Mea culpa, mea culpa, mea maxima culpa [Through my fault, through my fault, through my most grievous fault].
About This Quote
“Mea culpa, mea culpa, mea maxima culpa” is a traditional Latin formula of confession from the Roman Catholic liturgy, spoken during the Confiteor (“I confess”) in the Penitential Act of the Mass and in other devotional contexts. The phrase is associated with a gesture of striking the breast as a sign of contrition. It entered wider European culture through centuries of Latin worship and later became a common idiom in many languages for acknowledging personal responsibility or error, sometimes used sincerely and sometimes ironically in secular speech and writing.
Interpretation
Literally meaning “through my fault … through my most grievous fault,” the triple repetition intensifies the speaker’s admission of responsibility.
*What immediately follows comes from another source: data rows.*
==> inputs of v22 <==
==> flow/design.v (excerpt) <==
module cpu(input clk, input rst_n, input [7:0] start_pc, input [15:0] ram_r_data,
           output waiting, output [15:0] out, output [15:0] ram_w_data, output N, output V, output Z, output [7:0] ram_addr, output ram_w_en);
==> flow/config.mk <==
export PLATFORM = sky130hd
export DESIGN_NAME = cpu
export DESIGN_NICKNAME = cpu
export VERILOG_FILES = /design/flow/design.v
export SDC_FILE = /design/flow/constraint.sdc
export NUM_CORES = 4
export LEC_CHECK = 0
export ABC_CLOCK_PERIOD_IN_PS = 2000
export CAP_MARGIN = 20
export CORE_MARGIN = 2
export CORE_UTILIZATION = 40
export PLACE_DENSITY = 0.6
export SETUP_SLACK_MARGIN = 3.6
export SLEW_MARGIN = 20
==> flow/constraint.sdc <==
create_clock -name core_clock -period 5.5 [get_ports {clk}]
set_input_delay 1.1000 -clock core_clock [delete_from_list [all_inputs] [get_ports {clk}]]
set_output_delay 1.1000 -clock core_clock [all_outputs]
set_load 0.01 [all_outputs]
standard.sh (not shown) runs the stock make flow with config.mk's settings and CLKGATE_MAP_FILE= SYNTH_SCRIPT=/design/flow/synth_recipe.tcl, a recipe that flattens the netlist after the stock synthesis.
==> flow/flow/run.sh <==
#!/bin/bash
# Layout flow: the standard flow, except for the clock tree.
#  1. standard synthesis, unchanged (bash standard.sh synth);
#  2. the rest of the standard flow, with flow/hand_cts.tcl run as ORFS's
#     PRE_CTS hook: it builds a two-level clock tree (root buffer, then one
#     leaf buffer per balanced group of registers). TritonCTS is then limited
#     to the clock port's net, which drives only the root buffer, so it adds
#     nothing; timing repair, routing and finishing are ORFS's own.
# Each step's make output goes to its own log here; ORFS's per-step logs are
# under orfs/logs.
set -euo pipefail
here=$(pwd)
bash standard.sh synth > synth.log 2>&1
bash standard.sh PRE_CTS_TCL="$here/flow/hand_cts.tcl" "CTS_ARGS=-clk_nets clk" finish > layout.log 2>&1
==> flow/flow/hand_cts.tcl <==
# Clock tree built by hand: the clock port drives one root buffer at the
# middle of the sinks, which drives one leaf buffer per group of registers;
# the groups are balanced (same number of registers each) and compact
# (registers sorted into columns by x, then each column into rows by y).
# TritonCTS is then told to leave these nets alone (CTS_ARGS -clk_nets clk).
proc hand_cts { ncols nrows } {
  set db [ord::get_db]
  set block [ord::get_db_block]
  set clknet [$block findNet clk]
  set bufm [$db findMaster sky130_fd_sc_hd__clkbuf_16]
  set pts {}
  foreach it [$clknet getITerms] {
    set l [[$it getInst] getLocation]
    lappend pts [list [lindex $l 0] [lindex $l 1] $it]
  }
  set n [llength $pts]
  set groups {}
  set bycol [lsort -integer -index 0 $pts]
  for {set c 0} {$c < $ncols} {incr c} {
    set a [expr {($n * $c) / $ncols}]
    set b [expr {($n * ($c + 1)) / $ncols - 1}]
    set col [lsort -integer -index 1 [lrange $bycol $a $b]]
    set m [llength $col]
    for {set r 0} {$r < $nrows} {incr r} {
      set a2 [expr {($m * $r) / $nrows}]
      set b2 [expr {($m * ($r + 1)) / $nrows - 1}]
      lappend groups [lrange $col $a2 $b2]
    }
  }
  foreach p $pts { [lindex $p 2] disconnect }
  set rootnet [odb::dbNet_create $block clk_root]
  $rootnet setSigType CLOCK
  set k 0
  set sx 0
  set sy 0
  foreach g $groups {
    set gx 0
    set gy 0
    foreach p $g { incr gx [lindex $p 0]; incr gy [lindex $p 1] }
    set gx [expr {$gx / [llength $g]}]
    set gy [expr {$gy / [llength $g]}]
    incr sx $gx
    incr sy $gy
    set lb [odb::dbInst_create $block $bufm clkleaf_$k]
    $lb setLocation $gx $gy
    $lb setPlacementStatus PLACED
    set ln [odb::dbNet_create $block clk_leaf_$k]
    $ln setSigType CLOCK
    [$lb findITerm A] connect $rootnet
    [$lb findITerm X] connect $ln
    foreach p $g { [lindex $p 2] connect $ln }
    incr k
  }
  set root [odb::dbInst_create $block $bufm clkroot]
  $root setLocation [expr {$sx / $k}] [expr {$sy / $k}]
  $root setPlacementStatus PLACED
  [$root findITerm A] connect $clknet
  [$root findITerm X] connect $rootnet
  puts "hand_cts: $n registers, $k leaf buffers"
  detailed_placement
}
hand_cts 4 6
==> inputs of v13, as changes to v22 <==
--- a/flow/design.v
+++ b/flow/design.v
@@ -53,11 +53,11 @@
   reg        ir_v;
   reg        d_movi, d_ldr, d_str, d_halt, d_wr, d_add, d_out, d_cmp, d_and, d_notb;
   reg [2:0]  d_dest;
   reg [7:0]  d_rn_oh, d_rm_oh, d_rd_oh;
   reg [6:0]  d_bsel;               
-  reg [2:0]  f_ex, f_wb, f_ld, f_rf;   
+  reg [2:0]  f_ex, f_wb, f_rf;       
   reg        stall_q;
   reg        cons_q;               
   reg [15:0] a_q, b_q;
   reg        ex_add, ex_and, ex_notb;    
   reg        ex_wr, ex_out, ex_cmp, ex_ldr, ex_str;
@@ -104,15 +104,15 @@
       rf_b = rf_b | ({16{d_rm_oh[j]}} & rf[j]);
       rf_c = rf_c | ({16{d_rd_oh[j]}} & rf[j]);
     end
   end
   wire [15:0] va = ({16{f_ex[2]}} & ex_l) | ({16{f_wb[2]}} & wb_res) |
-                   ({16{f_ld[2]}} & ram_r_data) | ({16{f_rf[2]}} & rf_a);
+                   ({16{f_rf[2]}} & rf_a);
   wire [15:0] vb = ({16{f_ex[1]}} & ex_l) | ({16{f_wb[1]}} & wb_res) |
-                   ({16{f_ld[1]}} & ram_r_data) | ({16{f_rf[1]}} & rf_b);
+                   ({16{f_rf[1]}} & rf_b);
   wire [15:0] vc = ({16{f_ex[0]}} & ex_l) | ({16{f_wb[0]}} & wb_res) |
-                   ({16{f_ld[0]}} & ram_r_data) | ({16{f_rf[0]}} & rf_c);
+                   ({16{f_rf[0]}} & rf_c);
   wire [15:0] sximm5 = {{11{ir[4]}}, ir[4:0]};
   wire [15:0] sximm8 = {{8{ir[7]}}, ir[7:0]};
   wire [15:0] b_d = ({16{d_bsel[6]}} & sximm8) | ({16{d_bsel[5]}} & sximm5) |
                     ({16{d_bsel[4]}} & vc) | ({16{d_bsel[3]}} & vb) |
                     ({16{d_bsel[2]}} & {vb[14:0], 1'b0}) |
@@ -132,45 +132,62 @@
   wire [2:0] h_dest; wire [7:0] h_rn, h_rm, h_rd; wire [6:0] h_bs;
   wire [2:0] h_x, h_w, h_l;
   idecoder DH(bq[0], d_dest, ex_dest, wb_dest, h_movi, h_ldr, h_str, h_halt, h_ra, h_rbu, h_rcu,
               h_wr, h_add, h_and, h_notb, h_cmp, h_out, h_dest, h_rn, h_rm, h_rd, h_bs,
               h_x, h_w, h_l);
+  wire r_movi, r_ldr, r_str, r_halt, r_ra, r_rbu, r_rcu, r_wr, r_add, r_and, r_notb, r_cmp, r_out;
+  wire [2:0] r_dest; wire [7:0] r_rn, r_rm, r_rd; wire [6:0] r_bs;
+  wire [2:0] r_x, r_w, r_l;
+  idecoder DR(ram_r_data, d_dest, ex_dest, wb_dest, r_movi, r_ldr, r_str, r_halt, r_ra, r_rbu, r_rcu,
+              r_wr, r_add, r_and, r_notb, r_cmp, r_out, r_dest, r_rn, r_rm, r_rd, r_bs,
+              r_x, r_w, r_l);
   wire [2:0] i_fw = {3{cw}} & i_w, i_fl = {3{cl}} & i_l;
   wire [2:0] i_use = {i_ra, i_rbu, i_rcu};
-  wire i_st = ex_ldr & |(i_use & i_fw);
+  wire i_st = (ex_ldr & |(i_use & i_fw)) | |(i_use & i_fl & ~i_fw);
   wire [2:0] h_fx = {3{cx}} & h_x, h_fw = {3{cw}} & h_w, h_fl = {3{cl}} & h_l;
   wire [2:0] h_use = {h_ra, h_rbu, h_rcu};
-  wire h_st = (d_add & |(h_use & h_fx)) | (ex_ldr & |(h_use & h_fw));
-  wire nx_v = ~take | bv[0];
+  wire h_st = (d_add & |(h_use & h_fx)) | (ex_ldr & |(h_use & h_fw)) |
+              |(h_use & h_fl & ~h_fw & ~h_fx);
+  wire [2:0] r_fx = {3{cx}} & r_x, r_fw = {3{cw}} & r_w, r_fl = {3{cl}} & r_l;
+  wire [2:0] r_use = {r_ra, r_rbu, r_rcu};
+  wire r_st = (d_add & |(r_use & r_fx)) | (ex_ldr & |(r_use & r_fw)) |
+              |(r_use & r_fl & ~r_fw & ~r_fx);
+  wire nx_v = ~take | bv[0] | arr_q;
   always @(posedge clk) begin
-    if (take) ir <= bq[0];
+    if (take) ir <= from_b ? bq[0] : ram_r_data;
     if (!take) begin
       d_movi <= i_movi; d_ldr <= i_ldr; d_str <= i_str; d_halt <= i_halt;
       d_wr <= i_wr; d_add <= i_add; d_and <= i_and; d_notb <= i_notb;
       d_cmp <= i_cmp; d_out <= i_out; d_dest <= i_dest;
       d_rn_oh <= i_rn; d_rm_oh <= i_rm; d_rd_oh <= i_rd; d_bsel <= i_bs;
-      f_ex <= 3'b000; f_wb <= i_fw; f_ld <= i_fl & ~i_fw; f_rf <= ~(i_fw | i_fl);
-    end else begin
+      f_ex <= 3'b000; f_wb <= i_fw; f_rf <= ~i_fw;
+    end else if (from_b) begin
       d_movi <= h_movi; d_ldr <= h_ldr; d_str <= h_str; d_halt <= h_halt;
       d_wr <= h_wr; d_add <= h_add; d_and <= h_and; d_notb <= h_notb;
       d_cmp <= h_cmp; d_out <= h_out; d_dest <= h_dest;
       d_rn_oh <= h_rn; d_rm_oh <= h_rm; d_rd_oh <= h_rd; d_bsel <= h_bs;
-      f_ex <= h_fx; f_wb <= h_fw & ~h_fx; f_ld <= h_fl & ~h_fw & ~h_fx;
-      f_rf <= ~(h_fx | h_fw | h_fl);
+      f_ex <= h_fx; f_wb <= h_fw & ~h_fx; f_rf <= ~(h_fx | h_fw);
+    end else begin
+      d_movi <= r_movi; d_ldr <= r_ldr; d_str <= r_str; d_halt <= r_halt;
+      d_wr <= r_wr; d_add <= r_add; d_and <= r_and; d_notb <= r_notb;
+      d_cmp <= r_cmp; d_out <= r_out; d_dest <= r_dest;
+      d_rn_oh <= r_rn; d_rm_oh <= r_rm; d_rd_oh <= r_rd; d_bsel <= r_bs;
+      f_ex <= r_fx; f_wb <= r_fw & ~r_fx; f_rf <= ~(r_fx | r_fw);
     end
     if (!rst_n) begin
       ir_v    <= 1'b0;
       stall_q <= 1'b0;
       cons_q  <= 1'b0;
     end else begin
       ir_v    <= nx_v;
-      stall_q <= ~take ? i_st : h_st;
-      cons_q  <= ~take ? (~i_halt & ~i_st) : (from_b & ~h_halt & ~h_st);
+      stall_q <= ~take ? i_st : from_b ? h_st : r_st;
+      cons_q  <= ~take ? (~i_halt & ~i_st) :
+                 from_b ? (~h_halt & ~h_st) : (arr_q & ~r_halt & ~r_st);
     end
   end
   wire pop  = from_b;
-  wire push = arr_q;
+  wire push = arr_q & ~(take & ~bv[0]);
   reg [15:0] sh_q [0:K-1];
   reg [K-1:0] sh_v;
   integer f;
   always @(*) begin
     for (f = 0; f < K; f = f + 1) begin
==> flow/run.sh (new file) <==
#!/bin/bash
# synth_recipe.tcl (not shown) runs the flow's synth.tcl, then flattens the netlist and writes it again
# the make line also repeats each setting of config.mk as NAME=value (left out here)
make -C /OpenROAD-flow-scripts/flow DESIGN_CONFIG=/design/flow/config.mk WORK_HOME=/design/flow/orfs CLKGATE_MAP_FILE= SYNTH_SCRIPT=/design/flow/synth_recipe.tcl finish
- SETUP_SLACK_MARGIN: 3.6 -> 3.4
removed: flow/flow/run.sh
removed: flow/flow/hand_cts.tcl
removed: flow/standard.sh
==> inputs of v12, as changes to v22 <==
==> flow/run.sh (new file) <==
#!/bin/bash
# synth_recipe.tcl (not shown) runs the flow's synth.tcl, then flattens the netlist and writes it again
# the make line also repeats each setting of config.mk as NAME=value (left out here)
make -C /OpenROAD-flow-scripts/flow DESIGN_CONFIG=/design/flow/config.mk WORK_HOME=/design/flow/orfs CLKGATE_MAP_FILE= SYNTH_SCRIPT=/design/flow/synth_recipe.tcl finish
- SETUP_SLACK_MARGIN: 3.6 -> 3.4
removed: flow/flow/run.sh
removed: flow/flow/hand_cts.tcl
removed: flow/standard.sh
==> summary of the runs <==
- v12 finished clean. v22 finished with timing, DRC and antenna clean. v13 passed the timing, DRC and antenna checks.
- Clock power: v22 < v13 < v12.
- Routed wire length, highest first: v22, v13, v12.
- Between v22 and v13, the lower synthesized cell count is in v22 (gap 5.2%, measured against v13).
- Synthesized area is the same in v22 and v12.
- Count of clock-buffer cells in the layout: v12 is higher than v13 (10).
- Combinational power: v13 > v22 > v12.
In its liturgical setting, it expresses humility and repentance before God and the community, emphasizing that wrongdoing is not merely accidental but owned by the self. In later secular usage, the phrase often functions as a compact, recognizable shorthand for “I admit I’m to blame,” with the heightened “maxima” sometimes signaling dramatic emphasis, self-reproach, or even tongue-in-cheek overstatement depending on context.
Variations
“Mea culpa.”
“Mea maxima culpa.”
“Through my fault, through my fault, through my most grievous fault.”
Source
Confiteor (Roman Rite), in the Order of Mass (Roman Catholic liturgy): “mea culpa, mea culpa, mea maxima culpa.”